FxPro: Payrolls and Powell can help markets to choose their direction
January 04, 2019 @ 12:49 UTC
This Friday is the labor data day. We will see such data are coming out from Germany, Canada and the USA. The latest release is the most important for markets and can be decisive for American and global trading exchanges trends. In addition, Powell’s speech along with his two predecessors as head of the Fed additionally complicates situation after the statistics publication.
Within a few hours, markets can get both the reason and the formal confirmation of the Fed’s course change towards greater softness. Or, on the contrary, to say goodbye to hopes for Fed’s softer tone.
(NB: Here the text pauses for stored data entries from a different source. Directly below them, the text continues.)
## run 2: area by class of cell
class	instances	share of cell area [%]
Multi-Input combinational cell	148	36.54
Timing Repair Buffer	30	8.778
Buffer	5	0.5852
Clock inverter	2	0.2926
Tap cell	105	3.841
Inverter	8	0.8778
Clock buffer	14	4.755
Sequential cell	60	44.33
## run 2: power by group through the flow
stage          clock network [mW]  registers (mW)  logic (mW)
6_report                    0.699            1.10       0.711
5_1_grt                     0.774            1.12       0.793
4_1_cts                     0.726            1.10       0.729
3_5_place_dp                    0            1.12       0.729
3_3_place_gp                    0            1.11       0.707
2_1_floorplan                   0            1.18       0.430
File: config.mk
export PLATFORM = sky130hd
export DESIGN_NAME = tsi_switch
export DESIGN_NICKNAME = d
export VERILOG_FILES = /design/src/rtl/tsi_pkg.sv /design/src/rtl/tsi_ctrl.sv /design/src/rtl/tsi_dmem.sv /design/src/rtl/tsi_cmem.sv /design/src/rtl/tsi_switch.sv
export SDC_FILE = /design/constraint.sdc
export NUM_CORES = 2
export LEC_CHECK = 0
export BUFFER_PORTS_ARGS = -buffer_cell sky130_fd_sc_hd__buf_2
export CORE_MARGIN = 5
export CORE_UTILIZATION = 44
export DETAILED_ROUTE_END_ITERATION = 10
export HOLD_SLACK_MARGIN = 0.03
export PLACE_DENSITY = 0.65
export SLEW_MARGIN = 20
export SYNTH_ARGS = -nofsm -noshare
export SYNTH_HDL_FRONTEND = slang
export SYNTH_SLANG_ARGS = --single-unit
File: constraint.sdc
create_clock -name clk -period 8.7 [get_ports clk]
set_input_delay 0.87 -clock clk [delete_from_list [all_inputs] [get_ports clk]]
set_output_delay 0.87 -clock clk [all_outputs]
set_load 0.05 [all_outputs]
File: src/rtl/tsi_pkg.sv
package tsi_pkg;
    typedef enum logic {
        ST_WAIT_SYNC = 1'b0,
        ST_RUN       = 1'b1
    } tsi_state_e;

    localparam int CWORD_W   = 16;
    localparam int BIT_EN    = 15;
    localparam int BIT_VAR   = 14;
    localparam int BIT_MSG   = 0;
    localparam int MSG_LSB   = 1;
endpackage

File: src/rtl/tsi_ctrl.sv
module tsi_ctrl
    import tsi_pkg::*;
#(
    parameter int NCH = 8,
    localparam int CW = $clog2(NCH)
) (
    input  logic          clk,
    input  logic          rst_n,
    input  logic          frame_sync,
    output logic          running,
    output logic          boundary,
    output logic [CW-1:0] cur_slot,
    output logic          wr_bank
);
    tsi_state_e    state_q, state_d;
    logic [CW-1:0] slot_q;
    logic          bank_q;

    // state register
    always_ff @(posedge clk or negedge rst_n) begin
        if (!rst_n) begin
            state_q <= ST_WAIT_SYNC;
            slot_q  <= CW'(NCH - 1);
            bank_q  <= 1'b0;
        end else begin
            state_q <= state_d;
            if (running) slot_q <= cur_slot;
            if (boundary) bank_q <= ~bank_q;
        end
    end

    // next state and outputs
    always_comb begin
        state_d  = state_q;
        running  = 1'b0;
        boundary = frame_sync;
        unique case (state_q)
            ST_WAIT_SYNC: begin
                running = frame_sync;
                if (frame_sync) state_d = ST_RUN;       // sync_seen
            end
            ST_RUN: begin
                running = 1'b1;
                if (slot_q == CW'(NCH - 1)) boundary = 1'b1;
                state_d = ST_RUN;                       // stay_run
            end
        endcase
        cur_slot = boundary ? '0 : slot_q + CW'(1);
        wr_bank  = boundary ? ~bank_q : bank_q;
    end

    // a sync pulse restarts the slot count
    p_sync_restart_r2: assert property (@(posedge clk) disable iff (!rst_n)
        frame_sync |=> (slot_q == '0));

    // without sync the count steps by one each cycle in ST_RUN
    p_slot_step_r2: assert property (@(posedge clk) disable iff (!rst_n)
        (state_q == ST_RUN && !frame_sync && slot_q != CW'(NCH - 1))
            |=> (slot_q == $past(slot_q) + CW'(1)));

    // no slot advance while waiting for the first sync
    p_wait_hold_r1: assert property (@(posedge clk) disable iff (!rst_n)
        (state_q == ST_WAIT_SYNC && !frame_sync) |=> $stable(slot_q));
endmodule

File: src/rtl/tsi_dmem.sv
module tsi_dmem #(
    parameter int NS  = 4,
    parameter int NCH = 8,
    localparam int SW = (NS > 1) ? $clog2(NS) : 1,
    localparam int CW = $clog2(NCH)
) (
    input  logic                    clk,
    input  logic                    rst_n,
    input  logic                    we,
    input  logic                    wbank,
    input  logic [CW-1:0]           wslot,
    input  logic [NS*8-1:0]         wdata,
    input  logic [NS-1:0]           rbank,
    input  logic [NS-1:0][SW-1:0]   rstream,
    input  logic [NS-1:0][CW-1:0]   rslot,
    output logic [NS-1:0][7:0]      rdata
);
    logic [7:0] mem_q [2][NS][NCH];

    always_ff @(posedge clk or negedge rst_n) begin
        if (!rst_n) begin
            for (int b = 0; b < 2; b++)
                for (int s = 0; s < NS; s++)
                    for (int c = 0; c < NCH; c++)
                        mem_q[b][s][c] <= '0;
        end else if (we) begin
            for (int s = 0; s < NS; s++)
                mem_q[wbank][s][wslot] <= wdata[s*8 +: 8];
        end
    end

    for (genvar o = 0; o < NS; o++) begin : g_rd
        assign rdata[o] = mem_q[rbank[o]][rstream[o]][rslot[o]];
    end
endmodule

File: src/rtl/tsi_cmem.sv
module tsi_cmem
    import tsi_pkg::*;
#(
    parameter int NS  = 4,
    parameter int NCH = 8,
    localparam int SW = (NS > 1) ? $clog2(NS) : 1,
    localparam int CW = $clog2(NCH),
    localparam int AW = SW + CW,
    localparam int DEPTH = 1 << AW
) (
    input  logic                       clk,
    input  logic                       rst_n,
    input  logic                       wr_en,
    input  logic [AW-1:0]              addr,
    input  logic [CWORD_W-1:0]         wr_data,
    output logic [CWORD_W-1:0]         rd_data,
    input  logic                       boundary,
    input  logic [CW-1:0]              slot,
    output logic [NS-1:0][CWORD_W-1:0] sel_word
);
    logic [DEPTH-1:0][CWORD_W-1:0] staged_q;
    logic [DEPTH-1:0][CWORD_W-1:0] active_q;

    always_ff @(posedge clk or negedge rst_n) begin
        if (!rst_n) begin
            staged_q <= '0;
            active_q <= '0;
        end else begin
            if (wr_en) staged_q[addr] <= wr_data;
            if (boundary) active_q <= staged_q;
        end
    end

    assign rd_data = staged_q[addr];

    for (genvar o = 0; o < NS; o++) begin : g_sel
        assign sel_word[o] = boundary ? staged_q[{SW'(o), slot}]
                                      : active_q[{SW'(o), slot}];
    end

    // the active mapping never changes inside a frame
    p_hold_mapping_r9: assert property (@(posedge clk) disable iff (!rst_n)
        !boundary |=> $stable(active_q));
endmodule
===== config.mk =====
export PLATFORM = sky130hd
export DESIGN_NAME = lsb_mask_unit
export DESIGN_NICKNAME = d
export VERILOG_FILES = /design/src/rtl/lsbm_pkg.sv /design/src/rtl/lsbm_operand.sv /design/src/rtl/lsbm_combine.sv /design/src/rtl/lsb_mask_unit.sv
export SDC_FILE = /design/constraint.sdc
export NUM_CORES = 1
export LEC_CHECK = 0
export BUFFER_PORTS_ARGS = -buffer_cell sky130_fd_sc_hd__buf_2
export CAP_MARGIN = 20
export CELL_PAD_IN_SITES_DETAIL_PLACEMENT = 1
export CELL_PAD_IN_SITES_GLOBAL_PLACEMENT = 1
export CORE_ASPECT_RATIO = 0.5
export CORE_MARGIN = 2
export CORE_UTILIZATION = 46
export DETAILED_ROUTE_END_ITERATION = 8
export PLACE_DENSITY = 0.95
export SYNTH_ARGS = -nofsm -noshare
export SYNTH_HDL_FRONTEND = slang
export SYNTH_SLANG_ARGS = --single-unit

===== constraint.sdc =====
create_clock -name clk -period 4.1 [get_ports clk]
set_clock_uncertainty 0.1 [all_clocks]
set_input_delay 0 -clock clk [delete_from_list [all_inputs] [get_ports clk]]
set_output_delay 0 -clock clk [all_outputs]
set_load 0.005 [all_outputs]

===== src/rtl/lsbm_pkg.sv =====
package lsbm_pkg;

    parameter int unsigned MODE_W = 5;

    // merge operation, mode bits [4:3]
    typedef enum logic [1:0] {
        OP_OR   = 2'd0,
        OP_AND  = 2'd1,
        OP_XOR  = 2'd2,
        OP_ZERO = 2'd3
    } comb_op_e;

    // arithmetic neighbour of the masked value, mode bits [2:1]
    typedef enum logic [1:0] {
        NB_NEG  = 2'd0,
        NB_DEC  = 2'd1,
        NB_INC  = 2'd2,
        NB_NINC = 2'd3
    } neigh_e;

    // field layout of the mode word, MSB first
    typedef struct packed {
        comb_op_e op;
        neigh_e   nb;
        logic     first_true;
    } mode_t;

endpackage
The sharp decline in the stock indices at the end of last year and strong demand for defensive assets led to the interest rate futures indicate a 40% probability of a rate cut in 2019, and more than 52% chances of that outcome by the end of 2020. This situation should not be considered as market forecasts, but as distortions caused by flee from stocks to more liquid and safe bonds due to holidays.
Recent days were marked by conflicting data releases, which is further reinforcing uncertainty before Employment report. According to ADP, Private sector employment grew by 271K in December, greatly exceeding expectations of 179K. Car sales in December remained high, as in general consumer spending. Housing market in recent weeks has pointed to a return to growth. All these factors should reduce markets fears before the negative impact of the interest rates growth on consumer spending.
At the same time, markets are afraid of declining Apple revenue forecasts. Manufacturing PMI indexes from Markit and ISM were marked by a sharp fall to many months’ lows after price component decline. Unemployment claims have been increased in the last three weeks after drop in early December, and the number of Continued claims has risen to the highest level since July last year.
Thus, now there are enough evidences both to maintain a steady growth of the US economy, despite the increase in interest rates, and for a slowdown in the economy. Such different perspectives leave a wide space for forecasts and can provoke sharp USD fluctuations in one or the other direction within a couple of hours.